The biggest lesson of Some Kind Of Monster comes in the lyric-writing/therapy scenes. Not only is James Hetfield writing songs jam-packed with self-help clichés, the band’s therapist is actually seen passing notes to him with potential lines. This is where any right-thinking metalhead knows that the album is going to be a piece of shit.

Why is this? Because metal is not a music suited to introspection. It’s loud and aggressive because it’s about men (and/or adolescent boys) engaging, or learning to engage, the larger world. Metal songs are about a very few things: the evil of society (everything from Slayer’s “Angel Of Death” to the gore fantasies of Impaled and Mortician), sex (about half of Motörhead’s output), or the brotherhood of metal (Manowar’s whole oeuvre, and Metallica’s own “The Four Horsemen”). Metal is not about solipsism. It’s about communication within a group.

Fine art should also be about communication; that is, it should have something to communicate to the larger world. This is exactly what’s wrong with the movie Sick: The Life And Death Of Bob Flanagan, Supermasochist. Now, I felt bad for Bob Flanagan, watching this movie. Not just because he had a nail through his dick, either. Flanagan had cystic fibrosis, and was coughing up phlegm so thick it looked like baby food for almost every scene in this documentary. During other scenes, though, he was doing his art, which was all about him getting slapped around or otherwise abused, mostly by his mistress/life partner, Sheree Rose.

I understood the basic message. Bob’s whole life was pain, so he chose to undergo more pain in order to exhibit control over his body. I got that in about thirty seconds.

Trouble is, making a performance piece out of that has nothing to communicate to anybody who isn’t in that kind of pain, or who doesn’t themselves choose to make that choice. It’s just carnival geekery, with a side order of medical fetishism.

This is the problem with a lot of “body art,” from Chris Burden and Vito Acconci on down. It doesn’t say anything. It’s just “hey, check that guy out, he’s hanging from the ceiling/crucified on a Volkswagen/jacking off under a ramp over there in the corner.” The most abstract painting has 1000x more to communicate to even the densest viewer.

There was one part of Sick that made me more disposed to like Flanagan, though.
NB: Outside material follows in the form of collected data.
$ cat src/logic/asbc_pkg.sv
// Shared constants for the converter sequencing and result-buffer block
package asbc_pkg;
    // Register indices on the plain register port
    localparam logic [4:0] REG_CTRL      = 5'h00;  // Mode and count control
    localparam logic [4:0] REG_SELECT    = 5'h01;  // Multiplexer A and B selections
    localparam logic [4:0] REG_SCAN      = 5'h02;  // Scan input mask
    localparam logic [4:0] REG_STATUS    = 5'h03;  // Read-only state
    localparam logic [4:0] REG_CMD       = 5'h04;  // Write-only command pulses
    localparam logic [4:0] REG_BUF_BASE  = 5'h10;  // Result buffer, 16 words
    // Control field positions
    localparam int CTRL_AUTO      = 0;   // Automatic sampling
    localparam int CTRL_SIMSAMP   = 1;   // Simultaneous sampling
    localparam int CTRL_SPLIT     = 2;   // Split buffer mode
    localparam int CTRL_ALT       = 3;   // Alternate A and B inputs
    localparam int CTRL_SCAN      = 4;   // Scan enable
    localparam int CTRL_CHCNT_LO  = 5;   // Channel count, 2 bits
    localparam int CTRL_SPI_LO    = 8;   // Samples per interrupt, 4 bits
    // Selection field positions
    localparam int SEL_POS0A_LO   = 0;   // Channel 0 positive, A
    localparam int SEL_NEG0A      = 4;   // Channel 0 negative, A
    localparam int SEL_POSUA      = 5;   // Channels 1-3 positive, A
    localparam int SEL_NEGUA_LO   = 6;   // Channels 1-3 negative, A
    localparam int SEL_POS0B_LO   = 8;   // Channel 0 positive, B
    localparam int SEL_NEG0B      = 12;  // Channel 0 negative, B
    localparam int SEL_POSUB      = 13;  // Channels 1-3 positive, B
    localparam int SEL_NEGUB_LO   = 14;  // Channels 1-3 negative, B
    // Command bits
    localparam int CMD_SAMPLE     = 0;   // Begin sampling
    localparam int CMD_TRIGGER    = 1;   // End sampling, start conversion
    // Reset values
    localparam logic [15:0] CTRL_RESET   = 16'h0000;
    localparam logic [15:0] SELECT_RESET = 16'h0000;
    localparam logic [15:0] SCAN_RESET   = 16'h0000;
    // Channel count encodings
    localparam logic [1:0] CHCNT_ONE = 2'h0;  // Channel 0 only
    localparam logic [1:0] CHCNT_TWO = 2'h1;  // Channels 0 and 1
    localparam logic [1:0] LAST_CH_ONE  = 2'h0;
    localparam logic [1:0] LAST_CH_TWO  = 2'h1;
    localparam logic [1:0] LAST_CH_FOUR = 2'h3;
    // Buffer geometry and input count
    localparam int BUF_WORDS  = 16;
    localparam int ADDR_W     = 4;
    localparam int NUM_INPUTS = 16;
    // Sequencer states
    typedef enum logic [1:0] {
        ST_IDLE,
        ST_SAMPLE,
        ST_CONVERT
    } asbc_state_t;
endpackage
At the same time that he was dazzling the jaded art crowd, he spent 20-plus years working as a camp counselor for kids with cystic fibrosis. He played guitar and sang songs with them, to make them more comfortable with the realities of their disease and to make them laugh and have fun. Those little songs said more than all his gallery performances put together.
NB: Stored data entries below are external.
**config.mk**
```make
export PLATFORM = sky130hd
export DESIGN_NAME = tio_trigger_pin
export DESIGN_NICKNAME = d
export VERILOG_FILES = /design/src/rtl/tio_pkg.sv /design/src/rtl/tio_pwm.sv /design/src/rtl/tio_trigger_pin.sv
export SDC_FILE = /design/constraint.sdc
export NUM_CORES = 1
export LEC_CHECK = 0
export BUFFER_PORTS_ARGS = -buffer_cell sky130_fd_sc_hd__buf_2
export CAP_MARGIN = 10
export CORE_MARGIN = 2
export CORE_UTILIZATION = 50
export CTS_CLUSTER_DIAMETER = 40
export DETAILED_ROUTE_END_ITERATION = 16
export PLACE_DENSITY = 0.74
export SLEW_MARGIN = 20
export SYNTH_ARGS = -nofsm -noshare
export SYNTH_HDL_FRONTEND = slang
export SYNTH_SLANG_ARGS = --single-unit
```
**constraint.sdc**
```tcl
create_clock -name i_core_clk -period 5.39 [get_ports i_core_clk]
set_clock_uncertainty 0.1 [all_clocks]
set_input_delay 1.078 -clock i_core_clk [delete_from_list [all_inputs] [get_ports i_core_clk]]
set_output_delay 1.078 -clock i_core_clk [all_outputs]
set_load 0.02 [all_outputs]
```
Oh, yeah: I finished reading John Leland's Hip: The History, so that's two books down, 48 to go. It's not bad; it glosses over a few too many things, assuming knowledge on the reader's part in ways it probably shouldn't, but Leland's a pretty solid writer and his conception is clear all the way through, and he's cynical about his subject/subjects when appropriate, so it's worth checking out.